▸ WORK REQUIRED: Copy all of the records exactly.

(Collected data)
┄┄┄┄┄┄

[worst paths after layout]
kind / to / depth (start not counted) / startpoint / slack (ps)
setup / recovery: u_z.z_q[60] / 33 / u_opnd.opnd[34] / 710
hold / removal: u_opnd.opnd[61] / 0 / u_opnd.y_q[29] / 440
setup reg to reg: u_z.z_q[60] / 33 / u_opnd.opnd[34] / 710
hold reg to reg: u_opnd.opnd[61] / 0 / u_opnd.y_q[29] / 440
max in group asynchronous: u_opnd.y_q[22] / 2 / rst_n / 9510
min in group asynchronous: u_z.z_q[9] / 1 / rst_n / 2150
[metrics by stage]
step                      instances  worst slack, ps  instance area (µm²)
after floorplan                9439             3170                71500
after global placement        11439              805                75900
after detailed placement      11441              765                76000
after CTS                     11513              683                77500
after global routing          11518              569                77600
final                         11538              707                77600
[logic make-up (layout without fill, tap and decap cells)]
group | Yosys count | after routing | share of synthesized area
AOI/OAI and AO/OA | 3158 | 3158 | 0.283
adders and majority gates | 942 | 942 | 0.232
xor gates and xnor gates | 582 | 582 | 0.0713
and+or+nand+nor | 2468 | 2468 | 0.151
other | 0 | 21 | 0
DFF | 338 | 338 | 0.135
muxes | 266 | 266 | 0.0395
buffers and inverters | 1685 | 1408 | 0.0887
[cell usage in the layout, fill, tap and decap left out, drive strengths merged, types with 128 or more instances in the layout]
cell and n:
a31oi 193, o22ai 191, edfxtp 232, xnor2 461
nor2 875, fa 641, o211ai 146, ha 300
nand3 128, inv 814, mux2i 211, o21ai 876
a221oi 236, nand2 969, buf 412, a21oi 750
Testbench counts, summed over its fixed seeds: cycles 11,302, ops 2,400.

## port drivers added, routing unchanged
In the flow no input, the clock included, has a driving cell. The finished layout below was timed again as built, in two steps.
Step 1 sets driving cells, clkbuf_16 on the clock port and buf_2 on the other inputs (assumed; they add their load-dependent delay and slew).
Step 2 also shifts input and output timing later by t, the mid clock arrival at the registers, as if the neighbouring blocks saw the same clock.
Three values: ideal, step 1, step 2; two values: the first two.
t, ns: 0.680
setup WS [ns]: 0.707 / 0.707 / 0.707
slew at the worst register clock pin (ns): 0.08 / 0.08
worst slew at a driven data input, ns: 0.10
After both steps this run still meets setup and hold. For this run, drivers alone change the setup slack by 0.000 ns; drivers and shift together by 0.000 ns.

┄┄┄┄┄┄

▸ REPLY TO THE TASK:
[worst paths after layout]
kind / to / depth (start not counted) / startpoint / slack (ps)
setup / recovery: u_z.z_q[60] / 33 / u_opnd.opnd[34] / 710
hold / removal: u_opnd.opnd[61] / 0 / u_opnd.y_q[29] / 440
setup reg to reg: u_z.z_q[60] / 33 / u_opnd.opnd[34] / 710
hold reg to reg: u_opnd.opnd[61] / 0 / u_opnd.y_q[29] / 440
max in group asynchronous: u_opnd.y_q[22] / 2 / rst_n / 9510
min in group asynchronous: u_z.z_q[9] / 1 / rst_n / 2150
[metrics by stage]
step                      instances  worst slack, ps  instance area (µm²)
after floorplan                9439             3170                71500
after global placement        11439              805                75900
after detailed placement      11441              765                76000
after CTS                     11513              683                77500
after global routing          11518              569                77600
final                         11538              707                77600
[logic make-up (layout without fill, tap and decap cells)]
group | Yosys count | after routing | share of synthesized area
AOI/OAI and AO/OA | 3158 | 3158 | 0.283
adders and majority gates | 942 | 942 | 0.232
xor gates and xnor gates | 582 | 582 | 0.0713
and+or+nand+nor | 2468 | 2468 | 0.151
other | 0 | 21 | 0
DFF | 338 | 338 | 0.135
muxes | 266 | 266 | 0.0395
buffers and inverters | 1685 | 1408 | 0.0887
[cell usage in the layout, fill, tap and decap left out, drive strengths merged, types with 128 or more instances in the layout]
cell and n:
a31oi 193, o22ai 191, edfxtp 232, xnor2 461
nor2 875, fa 641, o211ai 146, ha 300
nand3 128, inv 814, mux2i 211, o21ai 876
a221oi 236, nand2 969, buf 412, a21oi 750
Testbench counts, summed over its fixed seeds: cycles 11,302, ops 2,400.

## port drivers added, routing unchanged
In the flow no input, the clock included, has a driving cell. The finished layout below was timed again as built, in two steps.
Step 1 sets driving cells, clkbuf_16 on the clock port and buf_2 on the other inputs (assumed; they add their load-dependent delay and slew).
Step 2 also shifts input and output timing later by t, the mid clock arrival at the registers, as if the neighbouring blocks saw the same clock.
Three values: ideal, step 1, step 2; two values: the first two.
t, ns: 0.680
setup WS [ns]: 0.707 / 0.707 / 0.707
slew at the worst register clock pin (ns): 0.08 / 0.08
worst slew at a driven data input, ns: 0.10
After both steps this run still meets setup and hold. For this run, drivers alone change the setup slack by 0.000 ns; drivers and shift together by 0.000 ns.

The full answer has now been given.